Search code examples
csvelasticsearchbigdatanestbulkinsert

How to index a 1 billion row CSV file with elastic search?


Imagine you had a large CSV file - let's say 1 billion rows.

You want each row in the file to become a document in elastic search.

You can't load the file into memory - it's too large so has to be streamed or chunked.

The time taken is not a problem. The priority is making sure ALL data gets indexed, with no missing data.

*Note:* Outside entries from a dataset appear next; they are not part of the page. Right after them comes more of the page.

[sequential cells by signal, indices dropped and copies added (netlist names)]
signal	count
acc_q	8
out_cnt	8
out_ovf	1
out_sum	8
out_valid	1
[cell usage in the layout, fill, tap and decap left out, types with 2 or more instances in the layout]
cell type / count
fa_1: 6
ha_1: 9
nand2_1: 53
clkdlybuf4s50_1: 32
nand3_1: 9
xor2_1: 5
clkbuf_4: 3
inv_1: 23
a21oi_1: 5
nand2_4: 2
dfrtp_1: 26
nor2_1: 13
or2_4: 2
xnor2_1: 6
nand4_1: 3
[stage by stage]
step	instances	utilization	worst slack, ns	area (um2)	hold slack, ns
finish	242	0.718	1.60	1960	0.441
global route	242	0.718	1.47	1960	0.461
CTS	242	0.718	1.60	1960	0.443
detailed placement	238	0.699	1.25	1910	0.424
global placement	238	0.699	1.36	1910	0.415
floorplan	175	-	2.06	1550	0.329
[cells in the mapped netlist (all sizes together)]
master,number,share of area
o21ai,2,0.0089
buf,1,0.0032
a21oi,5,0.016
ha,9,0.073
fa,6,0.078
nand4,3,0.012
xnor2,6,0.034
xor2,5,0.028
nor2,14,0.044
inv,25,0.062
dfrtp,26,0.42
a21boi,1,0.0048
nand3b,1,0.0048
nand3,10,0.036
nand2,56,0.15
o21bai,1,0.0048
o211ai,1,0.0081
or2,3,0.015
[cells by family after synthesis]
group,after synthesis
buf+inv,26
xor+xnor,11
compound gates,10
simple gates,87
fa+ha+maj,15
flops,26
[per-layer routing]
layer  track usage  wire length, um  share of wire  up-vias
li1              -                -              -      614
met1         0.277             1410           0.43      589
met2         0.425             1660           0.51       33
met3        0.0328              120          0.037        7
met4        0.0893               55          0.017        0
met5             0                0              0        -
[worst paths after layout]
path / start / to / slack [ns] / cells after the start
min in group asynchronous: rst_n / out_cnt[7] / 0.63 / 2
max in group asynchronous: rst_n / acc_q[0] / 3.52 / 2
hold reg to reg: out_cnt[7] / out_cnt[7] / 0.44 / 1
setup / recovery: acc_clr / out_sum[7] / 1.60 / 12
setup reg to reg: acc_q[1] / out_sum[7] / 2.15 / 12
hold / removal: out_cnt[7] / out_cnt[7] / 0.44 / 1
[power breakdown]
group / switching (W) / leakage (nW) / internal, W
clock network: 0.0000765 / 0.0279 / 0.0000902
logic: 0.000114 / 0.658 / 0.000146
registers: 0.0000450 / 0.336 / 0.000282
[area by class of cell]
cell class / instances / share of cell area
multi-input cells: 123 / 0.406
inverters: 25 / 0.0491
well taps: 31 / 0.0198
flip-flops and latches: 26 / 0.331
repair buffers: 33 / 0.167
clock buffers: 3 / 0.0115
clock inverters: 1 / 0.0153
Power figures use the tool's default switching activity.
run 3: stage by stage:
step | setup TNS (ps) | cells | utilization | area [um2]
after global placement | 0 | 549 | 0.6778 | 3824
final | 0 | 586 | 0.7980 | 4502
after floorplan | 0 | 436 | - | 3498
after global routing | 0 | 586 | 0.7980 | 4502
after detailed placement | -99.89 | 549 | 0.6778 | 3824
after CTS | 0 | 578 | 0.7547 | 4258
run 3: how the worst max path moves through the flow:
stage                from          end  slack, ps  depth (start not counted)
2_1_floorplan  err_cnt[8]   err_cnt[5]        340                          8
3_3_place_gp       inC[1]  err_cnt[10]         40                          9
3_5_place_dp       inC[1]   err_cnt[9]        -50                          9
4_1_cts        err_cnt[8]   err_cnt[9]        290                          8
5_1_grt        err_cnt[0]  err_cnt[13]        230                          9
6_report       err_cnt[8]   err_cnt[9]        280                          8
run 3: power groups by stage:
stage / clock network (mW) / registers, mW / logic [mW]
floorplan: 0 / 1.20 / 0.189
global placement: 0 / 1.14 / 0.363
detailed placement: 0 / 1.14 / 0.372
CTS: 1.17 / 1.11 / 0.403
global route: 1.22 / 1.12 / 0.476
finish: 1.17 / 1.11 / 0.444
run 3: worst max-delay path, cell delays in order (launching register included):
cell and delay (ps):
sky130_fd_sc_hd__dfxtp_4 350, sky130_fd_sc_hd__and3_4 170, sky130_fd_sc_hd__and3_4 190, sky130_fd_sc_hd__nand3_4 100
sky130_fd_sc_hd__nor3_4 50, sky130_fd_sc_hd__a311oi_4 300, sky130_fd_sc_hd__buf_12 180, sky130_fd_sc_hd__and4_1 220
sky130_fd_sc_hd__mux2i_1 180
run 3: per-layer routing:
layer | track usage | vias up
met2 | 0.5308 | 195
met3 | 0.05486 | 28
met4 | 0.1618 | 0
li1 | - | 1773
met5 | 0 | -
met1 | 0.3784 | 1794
$ cat src/rtl/dbg_probe_pkg.sv
// Shared definitions for the Z80 debug bus probe.
//   - probe_state_e : run-control FSM encoding (2 bits)
//   - MREQ_N/M1_N/RD_N/WR_N : bit positions inside the cpu_sig bundle
//   - snap_* helpers : field offsets inside one captured snapshot word,
//     laid out MSB..LSB as {addr, dmaster, dslave, sig}
package dbg_probe_pkg;

  typedef enum logic [1:0] {
    ST_RUN    = 2'd0,
    ST_HALT   = 2'd1,
    ST_STEP   = 2'd2,
    ST_RESUME = 2'd3
  } probe_state_e;

  localparam int MREQ_N = 0;
  localparam int M1_N   = 1;
  localparam int RD_N   = 2;
  localparam int WR_N   = 3;

  // The control bundle occupies the least significant bits, so the
  // snapshot word's low bits double as its sig field.
  localparam int SNAP_OFF_SIG = 0;

  function automatic int snap_off_dslave(input int sig_w);
    return sig_w;
  endfunction

  function automatic int snap_off_dmaster(input int data_w, input int sig_w);
    return sig_w + data_w;
  endfunction

  function automatic int snap_off_addr(input int data_w, input int sig_w);
    return sig_w + 2 * data_w;
  endfunction

  function automatic int snap_width(input int addr_w, input int data_w, input int sig_w);
    return addr_w + 2 * data_w + sig_w;
  endfunction

endpackage

$ cat src/rtl/dbg_btn_edge.sv
// Two-flop synchroniser plus rising-edge detector for a panel button.
//   clk       : system clock
//   rst_n     : asynchronous active-low reset
//   btn_async : raw button level, asynchronous to clk
//   pulse     : one-clock pulse per press; high in the 3rd clock after the
//               button rises so the consumer acts on the 3rd edge
module dbg_btn_edge (
  input  logic clk,
  input  logic rst_n,
  input  logic btn_async,
  output logic pulse
);

  // [0] metastability catcher, [1] synchronised level, [2] previous level
  logic [2:0] sync_q;
  logic [2:0] sync_d;

  always_comb begin
    sync_d = {sync_q[1:0], btn_async};
  end

  // NOTE: state registers use non-blocking assignment so every flop samples
  // the pre-edge value of its neighbours, regardless of statement order.
  always_ff @(posedge clk or negedge rst_n) begin
    if (!rst_n) begin
      sync_q <= '0;
    end else begin
      sync_q <= sync_d;
    end
  end

  // Driven purely from flops, so it cannot glitch.
  assign pulse = sync_q[1] & ~sync_q[2];

endmodule

$ cat src/rtl/dbg_bus_probe.sv
// Z80 debug bus probe: captures completed memory cycles into a history ring
// readable by depth index, and drives CPU WAIT from a hardware breakpoint,
// an external halt request and the step/run panel buttons.
//   masterclk, rst_n             : clock, asynchronous active-low reset
//   cpu_addr/dmaster/dslave/sig  : live Z80 bus (sig: mreq_n, m1_n, rd_n, wr_n, ...)
//   halt_req, bp_ena, bp_on_m1, bp_addr : halt sources
//   step_btn, run_btn            : asynchronous panel buttons
//   depth_sel                    : 0 = newest capture, k = k-th older
//   cpu_wait_n, halted           : registered run-control outputs
//   view_*                       : selected ring entry, 1-cycle registered readout
//   cycle_count                  : completed bus cycles since reset
module dbg_bus_probe
  import dbg_probe_pkg::*;
#(
  parameter int ADDR_W = 16,
  parameter int DATA_W = 8,
  parameter int SIG_W  = 8,
  parameter int DEPTH  = 8,
  parameter int SEL_W  = 3,
  parameter int CNT_W  = 16
) (
  input  logic              masterclk,
  input  logic              rst_n,
  input  logic [ADDR_W-1:0] cpu_addr,
  input  logic [DATA_W-1:0] cpu_dmaster,
  input  logic [DATA_W-1:0] cpu_dslave,
  input  logic [SIG_W-1:0]  cpu_sig,
  input  logic              halt_req,
  input  logic              bp_ena,
  input  logic              bp_on_m1,
  input  logic [ADDR_W-1:0] bp_addr,
  input  logic              step_btn,
  input  logic              run_btn,
  input  logic [SEL_W-1:0]  depth_sel,
  output logic              cpu_wait_n,
  output logic              halted,
  output logic [ADDR_W-1:0] view_addr,
  output logic [DATA_W-1:0] view_dmaster,
  output logic [DATA_W-1:0] view_dslave,
  output logic [SIG_W-1:0]  view_sig,
  output logic              view_valid,
  output logic [CNT_W-1:0]  cycle_count
);

  localparam int SNAP_W      = snap_width(ADDR_W, DATA_W, SIG_W);
  localparam int OFF_DSLAVE  = snap_off_dslave(SIG_W);
  localparam int OFF_DMASTER = snap_off_dmaster(DATA_W, SIG_W);
  localparam int OFF_ADDR    = snap_off_addr(DATA_W, SIG_W);
  localparam int FILL_W      = SEL_W + 1;

  // Sample stage resets to an idle bus (active-low controls high) so that
  // the first live cycle after reset is not mistaken for an mreq edge.
  localparam logic [SNAP_W-1:0] SNAP_IDLE = SNAP_W'({SIG_W{1'b1}});

  // ---------------- input sample stage ----------------
  logic [SNAP_W-1:0] s1_q, s1_d;
  logic              mreq_fall, mreq_rise, bp_hit;

  always_comb begin
    s1_d = {cpu_addr, cpu_dmaster, cpu_dslave, cpu_sig};
  end

  assign mreq_fall = s1_q[SNAP_OFF_SIG + MREQ_N] & ~cpu_sig[MREQ_N];
  assign mreq_rise = ~s1_q[SNAP_OFF_SIG + MREQ_N] & cpu_sig[MREQ_N];
  assign bp_hit    = bp_ena & ~cpu_sig[MREQ_N] & (cpu_addr == bp_addr)
                   & (~bp_on_m1 | ~cpu_sig[M1_N]);

  // ---------------- capture ring ----------------
  logic [SNAP_W-1:0] ring_q [DEPTH];
  logic [SEL_W-1:0]  wp_q, wp_d;
  logic [FILL_W-1:0] fill_q, fill_d;
  logic [CNT_W-1:0]  cnt_q, cnt_d;

  always_comb begin
    wp_d   = wp_q;
    fill_d = fill_q;
    cnt_d  = cnt_q;
    if (mreq_rise) begin
      wp_d   = wp_q + SEL_W'(1);
      fill_d = (fill_q == FILL_W'(DEPTH)) ? fill_q : fill_q + FILL_W'(1);
      cnt_d  = cnt_q + CNT_W'(1);
    end
  end

  // NOTE: the ring itself has no reset; fill_q gates every read, so stale
  // contents are never visible and the array can map onto plain storage.
  always_ff @(posedge masterclk) begin
    if (mreq_rise) begin
      ring_q[wp_q] <= s1_q;
    end
  end

  // ---------------- readout ----------------
  // Reads use the pre-edge pointer and contents, so an entry written on the
  // same edge only becomes visible one clock later.
  logic [SEL_W-1:0]  rd_idx;
  logic              view_valid_q, view_valid_d;
  logic [SNAP_W-1:0] view_q, view_d;

  always_comb begin
    rd_idx       = wp_q - SEL_W'(1) - depth_sel;
    view_valid_d = ({1'b0, depth_sel} < fill_q);
    view_d       = view_valid_d ? ring_q[rd_idx] : '0;
  end

  // ---------------- buttons ----------------
  logic step_pulse, run_pulse;

  dbg_btn_edge u_step_edge (
    .clk       (masterclk),
    .rst_n     (rst_n),
    .btn_async (step_btn),
    .pulse     (step_pulse)
  );

  dbg_btn_edge u_run_edge (
    .clk       (masterclk),
    .rst_n     (rst_n),
    .btn_async (run_btn),
    .pulse     (run_pulse)
  );

  // ---------------- run-control FSM ----------------
  probe_state_e state_q, state_d;
  logic         wait_n_q, wait_n_d;
  logic         halted_q, halted_d;

  // NOTE: every always_comb output gets a default before any branch, so no
  // path leaves a signal unassigned and no latch is inferred.
  always_comb begin
    state_d = state_q;
    unique case (state_q)
      ST_RUN: begin
        if (bp_hit || halt_req) state_d = ST_HALT;
      end
      ST_HALT: begin
        if (run_pulse)       state_d = ST_RESUME;
        else if (step_pulse) state_d = ST_STEP;
      end
      ST_STEP: begin
        // The cycle in progress completes; the next one is held at its start.
        if (mreq_fall) state_d = ST_HALT;
      end
      ST_RESUME: begin
        // bp_hit is ignored here so the cycle that halted us can finish.
        if (mreq_rise) state_d = halt_req ? ST_HALT : ST_RUN;
      end
      default: state_d = ST_RUN;
    endcase
    // Outputs come from the next state so they switch on the same edge as
    // the state register, and are themselves registered (glitch-free).
    wait_n_d = (state_d != ST_HALT);
    halted_d = (state_d == ST_HALT);
  end

  // ---------------- state registers ----------------
  always_ff @(posedge masterclk or negedge rst_n) begin
    if (!rst_n) begin
      s1_q         <= SNAP_IDLE;
      wp_q         <= '0;
      fill_q       <= '0;
      cnt_q        <= '0;
      view_valid_q <= 1'b0;
      view_q       <= '0;
      state_q      <= ST_RUN;
      wait_n_q     <= 1'b1;
      halted_q     <= 1'b0;
    end else begin
      s1_q         <= s1_d;
      wp_q         <= wp_d;
      fill_q       <= fill_d;
      cnt_q        <= cnt_d;
      view_valid_q <= view_valid_d;
      view_q       <= view_d;
      state_q      <= state_d;
      wait_n_q     <= wait_n_d;
      halted_q     <= halted_d;
    end
  end

  assign cpu_wait_n   = wait_n_q;
  assign halted       = halted_q;
  assign view_valid   = view_valid_q;
  assign view_addr    = view_q[OFF_ADDR +: ADDR_W];
  assign view_dmaster = view_q[OFF_DMASTER +: DATA_W];
  assign view_dslave  = view_q[OFF_DSLAVE +: DATA_W];
  assign view_sig     = view_q[SNAP_OFF_SIG +: SIG_W];
  assign cycle_count  = cnt_q;

endmodule

$ cat config.mk
export PLATFORM = sky130hd
export DESIGN_NAME = dbg_bus_probe
export DESIGN_NICKNAME = d
export VERILOG_FILES = /design/src/rtl/dbg_probe_pkg.sv /design/src/rtl/dbg_btn_edge.sv /design/src/rtl/dbg_bus_probe.sv
export SDC_FILE = /design/constraint.sdc
export NUM_CORES = 1
export LEC_CHECK = 0
export CAP_MARGIN = 20
export CORE_ASPECT_RATIO = 0.8
export CORE_UTILIZATION = 55
export DETAILED_ROUTE_END_ITERATION = 8
export PLACE_DENSITY = 0.83
export SLEW_MARGIN = 20
export SYNTH_ARGS = -nofsm -noshare
export SYNTH_HDL_FRONTEND = slang
export SYNTH_SLANG_ARGS = --single-unit
$ cat constraint.sdc
create_clock -name masterclk -period 6.5 [get_ports masterclk]
set_input_delay 1.3 -clock masterclk [delete_from_list [all_inputs] [get_ports masterclk]]
set_output_delay 1.3 -clock masterclk [all_outputs]
set_load 0.02 [all_outputs]
==> reports/results.ini, run 1 <==
[placed_design]
place_hpwl_um=17300
io_buffer_count=124
gp_congestion=0.725
place_ws_ns=1.90

[layout]
fin_nets=982
multiInputGateArea_um2=3350
n_antenna_cell=0
drive_gt1_share_pct=18.9
n_fill_cell=1806
seq_area_um2=12500
syn_to_final_growth_pct=19.0
fin_util_pct=66.9

[floorplan]
dieWidth_um=192
die_h_um=154
die_area_um2=29700
core_um2=28400
io_pins=125
start_util_pct=56.2
rows=55

[timing]
maxSlewViolCount=0
worst_pin_slew_ns=1.13
hold_violations=0
finalCritPeriodShare_pct=62.4
rsz0062_at_grt=false
min_period_ns=4.05
setup_ws_ns=2.45
hold-worst-slack_ns=0.350
setup_viol_count_final=0
fmax_mhz=247
skew_ns=0.0163
setup_tns_ns=0
relSlewSlack_pct=24.6

[power_and_ir_drop]
p_total_mw=8.33
leakage_nw=6.66
clock_power_share_pct=26.8
p_sw_mw=2.49
p_int_mw=5.84
p_comb_share_pct=30.9
swShare_pct=29.9
ir_drop_uv=330
p_seq_share_pct=42.3
power_density_nw_per_um2=440

[status]
status=completed

[detailed_routing]
ant_nets=0
finalWirelength_um=31600
route.detailed.drc=0
dr.pass1.iters=8
routed-via-count=7727
drtIter0Drc=619
drt-vias-per-instance=5.91
drt-wirelength-per-cell_um=24.1

[clock_tree]
cts.path.max_buffers=3
clk_latency_ns=0.53
numCtsBuffers=39
path_clk_slew_ns=0.06
ctsResizeCount=0
cts_tree=yes
h-tree-depth=2
hold_buffers=0
cts_setup_buffers=0
cts.sinks=434
root_buffer=clkbuf_16

[critical_path]
path_max_fanout=65
startpoint=depth_sel[0]
crit_arrival_ns=4.40
required_ns=6.85
critical_path_class=input pin to register
slowest_delay_ns=1.40
cp-end-kind=register
crit_path_frequent_cell=inv_1
worstSetupStartpointType=input pin
worst_path_max_delay_cell=fa_4
crit_chain=clkdlybuf4s50_1 -> inv_1 -> ha_4 -> inv_1 -> fa_4 -> buf_4 -> mux4_2 -> mux2i_1 -> a21oi_1
r2r_start=wp_q[0]

[synth]
synth.distinct_cells=39
synth.avg_cell_area_um2=21.0
synth-seq-cells=434
synth_edf_count=320
ys_async_sr_fraction_pct=26.3
yosysSeqAreaShare_pct=78.3
syn_nets=833
synth-main-ff-cell=edfxtp_1
synth_area_um2=15900
ys_warn_count=0
synthCells=759

[grt]
grt_pass1_wl_um=47600
grt_max_degree=68
first_global_vias=8152
grt_use_total_pct=22.1
grt-ovfl-total=0
antenna_found_initial=0

[flow_run]
max_cap_violations=0

[min_path]
hold_path_class=register to register
min_from=u_step_edge.sync_q[0]

layout make-up:
type / instances / area share, %
Clock buffer: 55 / 5.85
Sequential cell: 434 / 65.8
Clock inverter: 15 / 0.653
Multi-Input combinational cell: 282 / 17.7
Timing Repair Buffer: 142 / 7.44
Tap cell: 370 / 2.44
Inverter: 9 / 0.178
final timing paths:
kind	endpoint	slack [ns]	depth (start not counted)
max in group asynchronous	view_q[8]	4.49	2
min reg2reg	u_step_edge.sync_q[1]	0.35	0
max	view_q[12]	2.45	9
min	u_step_edge.sync_q[1]	0.35	0
max reg2reg	view_q[12]	3.06	7
min in group asynchronous	s1_q[17]	0.72	1
cell families after synthesis:
group	share of synthesized area, %
XOR/XNOR	2.03
adder cells (fa/ha/maj)	0.675
AND/OR/NAND/NOR	1.96
buffers and inverters	1.25
flip-flops	78.3
multiplexers	13.9
AO/OA/AOI/OAI	1.93
per-layer routing:
metal / part of all wire (%) / vias to the layer above / GRT usage, %
met5: 0 / - / 0
met4: 3.2 / 0 / 8.02
li1: - / 3299 / -
met3: 6.2 / 69 / 3.49
met1: 40 / 4035 / 29.7
met2: 50 / 324 / 37.0
placed cells by master (no fill, tap or decap), types with 9 or more instances in the layout:
cell type,synthesis,layout
edfxtp_1,320,320
clkdlybuf4s50_1,0,123
dfrtp_1,105,105
mux4_2,80,80
a21oi_1,41,41
clkbuf_16,0,41
mux2i_1,40,40
xor2_1,19,19
xnor2_1,18,17
nand2_1,17,17
buf_4,8,16
clkbuf_1,18,11
dfstp_2,9,9
cells in the mapped netlist, drive strengths merged, types with 2 or more instances:
| master | count | area share, % |
|---|---|---|
| edfxtp | 320 | 60 |
| dfrtp | 105 | 16 |
| mux4 | 80 | 11 |
| a21oi | 41 | 1.3 |
| mux2i | 40 | 2.5 |
| clkbuf | 19 | 0.46 |
| xor2 | 19 | 1.0 |
| xnor2 | 18 | 0.99 |
| nand2 | 17 | 0.40 |
| buf | 15 | 0.58 |
| dfstp | 9 | 1.5 |
| inv | 9 | 0.21 |
| nor2 | 9 | 0.21 |
| ha | 7 | 0.55 |
| nand4 | 6 | 0.24 |
| nor3 | 6 | 0.19 |
| nand2b | 5 | 0.20 |
| o21ai | 5 | 0.16 |
| and3 | 4 | 0.16 |
| nand3 | 4 | 0.13 |
| nor4 | 4 | 0.16 |
| a21o | 2 | 0.094 |
| a41oi | 2 | 0.11 |
power by group through the flow:
stage               Sequential, mW  Combinational (mW)  Clock, mW
floorplan                     3.68                1.64          0
global route                  3.55                2.75       2.36
finish                        3.53                2.58       2.23
detailed placement            3.57                2.57          0
global placement              3.56                2.50          0
CTS                           3.53                2.61       2.26
state kept, by name, summed over array words and instances (netlist names):
signal and flops:
state_q 2, s1_q 40, view_q 40, u_step_edge.sync_q 3
cycle_count 16, halted 1, cpu_wait_n 1, u_run_edge.sync_q 3
wp_q 3, view_valid 1, ring_q 320, fill_q 4
critical path, delay by kind of cell:
| kind | cells | cell delay [ns] |
|---|---|---|
| buffers and inverters | 4 | 0.95 |
| adder cells (fa/ha/maj) | 2 | 1.53 |
| AO/OA/AOI/OAI | 1 | 0.06 |
| multiplexers | 2 | 0.48 |
through the flow:
stage / area (um2) / instances
5_1_grt: 19000 / 1307
3_3_place_gp: 17700 / 1236
6_report: 19000 / 1307
4_1_cts: 19000 / 1307
2_1_floorplan: 15900 / 759
3_5_place_dp: 17700 / 1237
Power figures use the tool's default switching activity.
==> run 2, diff against run 1 <==
- clock period: 6.5 -> 4.19 ns (I/O delays scaled with it)
==> run 2 against run 1 <==
  * Global-route usage grew 1.7 points
  * Core utilization increased by 0.47 points
  * Wire length grew 7.3%
  * Via count increased by 1.6%
  * Setup slack worse by 1.4 ns
  * Critical path type unchanged
==> reports/results.ini, run 2 (same netlist as run 1, synthesis figures left out) <==
[clock_tree]
ctsResizeCount=0
h-tree-depth=2
clk_latency_ns=0.53
cts_setup_buffers=0
cts.path.max_buffers=3
path_clk_slew_ns=0.06
root_buffer=clkbuf_16
cts.sinks=434
hold_buffers=0
cts_tree=yes
numCtsBuffers=40

[floorplan]
dieWidth_um=192
io_pins=125
core_um2=28400
die_area_um2=29700
start_util_pct=56.2
die_h_um=154
rows=55

[timing]
fmax_mhz=317
hold_violations=0
relSlewSlack_pct=34.8
finalCritPeriodShare_pct=75.3
min_period_ns=3.15
setup_viol_count_final=0
maxSlewViolCount=0
hold-worst-slack_ns=0.364
worst_pin_slew_ns=0.977
skew_ns=0.0174
rsz0062_at_grt=false

[layout]
fin_nets=993
syn_to_final_growth_pct=19.8
largest_reg_flops=320
n_antenna_cell=0
fin_area_um2=19100
drive_gt1_share_pct=20.5
final_cell_mix=320 x edfxtp_1, 123 x clkdlybuf4s50_1, 105 x dfrtp_1, 80 x mux4_2, 42 x clkbuf_16
top_register=ring_q
layout_commonest_cell=edfxtp_1
reg_top3=ring_q (320), s1_q (40), view_q (40)

[detailed_routing]
drt-wirelength-per-cell_um=25.7
finalWirelength_um=33900
ant_nets=0
dr.pass1.iters=5
drt-vias-per-instance=5.95
drtIter0Drc=727
routed-via-count=7854
route.detailed.drc=0

[critical_path]
startpoint=depth_sel[0]
r2r_start=wp_q[0]
reg2reg_to=view_q[3]
regToRegSetupSlack_ns=1.20
critical_path_class=input pin to register
path_max_fanout=9
crit_path_end=view_q[3]
cp-end-kind=register
required_ns=4.55
crit_arrival_ns=3.51
reg2regPathDepth=8
worstSetupStartpointType=input pin

[power_and_ir_drop]
leakage_nw=6.75
ir_drop_uv=508
power_density_nw_per_um2=686
p_total_mw=13.1

[placed_design]
placedInstanceArea_um2=17800
gp_congestion=0.751
io_buffer_count=124
place_hpwl_um=19500

[grt]
grt_use_total_pct=23.8
grt-ovfl-total=0
antenna_found_initial=0
first_global_vias=8330
grt_pass1_wl_um=50900
grt_max_degree=92

[min_path]
hold_path_class=register to register

[status]
status=completed

[flow_run]
max_cap_violations=0

[run 2: cell count changes in the layout (fill, tap and decap cells not counted), moves of 2 or more]
cell        delta
buf_4          +7
clkbuf_1       -4
clkinv_1       -2
buf_12         +4
clkinvlp_4     -2
clkinv_2       +8
[run 2: worst min path at each step]
stage                               from                   end  slack [ns]  cells after the start
global route        u_run_edge.sync_q[0]  u_run_edge.sync_q[1]        0.38                      0
CTS                 u_run_edge.sync_q[0]  u_run_edge.sync_q[1]        0.37                      0
floorplan           u_run_edge.sync_q[0]  u_run_edge.sync_q[1]        0.33                      0
global placement    u_run_edge.sync_q[0]  u_run_edge.sync_q[1]        0.36                      0
finish              u_run_edge.sync_q[0]  u_run_edge.sync_q[1]        0.36                      0
detailed placement  u_run_edge.sync_q[0]  u_run_edge.sync_q[1]        0.35                      0
[run 2: cell type report]
type | count | area [um2]
clock buffers | 53 | 1130
clock inverters | 19 | 120
flip-flops and latches | 434 | 12500
well taps | 370 | 463
repair buffers | 152 | 1520
inverters | 9 | 33.8
fillers | 1775 | 9260
multi-input cells | 282 | 3360
[run 2: per-stage QoR]
step | instances | TNS, ns | worst slack, ns | utilization, %
4_1_cts | 1319 | 0 | 1.05 | 67.4
3_5_place_dp | 1247 | 0 | 0.534 | 62.9
3_3_place_gp | 1247 | 0 | 0.607 | 62.9
5_1_grt | 1319 | 0 | 0.909 | 67.4
2_1_floorplan | 759 | -21.32 | -0.178 | -
6_report | 1319 | 0 | 1.04 | 67.4
[run 2: where the power goes]
| part | switching (mW) | internal (mW) | total (mW) |
|---|---|---|---|
| clock network | 1.51 | 1.97 | 3.47 |
| registers | 0.314 | 5.17 | 5.48 |
| logic | 2.12 | 2.02 | 4.14 |
| total | 3.94 | 9.15 | 13.1 |
[run 2: worst max-delay path: stages]
cell and delay (ns):
clkdlybuf4s50_1 0.43, inv_1 0.11, ha_4 0.13, inv_1 0.05, fa_4 0.43, xor2_1 0.18
xnor2_2 0.69, buf_4 0.36, mux2i_1 0.23, a21oi_1 0.06
[run 2: routing by layer]
metal	global-route usage, %	wire [um]	vias to the layer above
li1	-	-	3331
met1	31.8	13400	4128
met2	40.7	17600	339
met3	3.93	2100	56
met4	7.39	758	0
met5	0	0	-
==> variant (config.mk and constraints of run 2) <==
Add an input register stage for `step_btn` and `run_btn`, without a reset; this delays them by one clock. The other inputs are not delayed to match.
--- a/src/rtl/dbg_bus_probe.sv
+++ b/src/rtl/dbg_bus_probe.sv
@@ -52,4 +52,12 @@
   // the first live cycle after reset is not mistaken for an mreq edge.
   localparam logic [SNAP_W-1:0] SNAP_IDLE = SNAP_W'({SIG_W{1'b1}});
+
+  logic step_btn_q;
+  logic run_btn_q;
+
+  always_ff @(posedge masterclk) begin
+    step_btn_q <= step_btn;
+    run_btn_q  <= run_btn;
+  end
 
   // ---------------- input sample stage ----------------
@@ -110,5 +118,5 @@
     .clk       (masterclk),
     .rst_n     (rst_n),
-    .btn_async (step_btn),
+    .btn_async (step_btn_q),
     .pulse     (step_pulse)
   );
@@ -117,5 +125,5 @@
     .clk       (masterclk),
     .rst_n     (rst_n),
-    .btn_async (run_btn),
+    .btn_async (run_btn_q),
     .pulse     (run_pulse)
   );
Behaviour: not the same (Yosys sat finds a counterexample within 4 cycles, from zero or initial values and one cycle with rst_n low).
==> variant against run 2 <==
The run now ends with DRC left; critical path depth is the same; critical path type unchanged; power grew 3.3%; wire length rose by 0.99%; design area is 1.3% higher; first-iteration DRC count increased by 0.55%; core utilization increased by 0.71 points; synthesized area up 0.25%; sequential cell count increased by 2; cell count rose by 0.53%; clock power grew 10%; setup slack worse by 0.11 ns.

What do you think of this approach:

Part 1: Prepare the data

  • Loop over the CSV file in batches of 1k rows
  • For each batch, transform the rows into JSON and save them into a smaller file
  • You now have 1m files, each with 1000 lines of nice JSON
  • The filenames should be incrementing IDs. For example, running from 1.json to 1000000.json

Part 2: Upload the data

  • Start looping over each JSON file and reading it into memory
  • Use the bulk API to upload 1k documents at a time
  • Record the success/failure of the upload in a result array
  • Loop over the result array and if any upload failed, retry

Solution

  • The steps you've mentioned above looks good. A couple of other things which will make sure ES does not get under load:

    • From what I've experienced, you can increase the bulk request size to a greater value as well, say somewhere in the range 4k-7k (start with 7k and if it causes pain, experiment with smaller batches but going lower than 4k probably might not be needed).
    • Ensure the value of refresh_interval is set to a very great value. This will ensure that the documents are not indexed very frequently. IMO the default value will also do. Read more here.

    As the above comment suggests, it'd be better if you start with a smaller batch of data. Of-course, if you use constants instead of hardcoding the values, your task just got easier.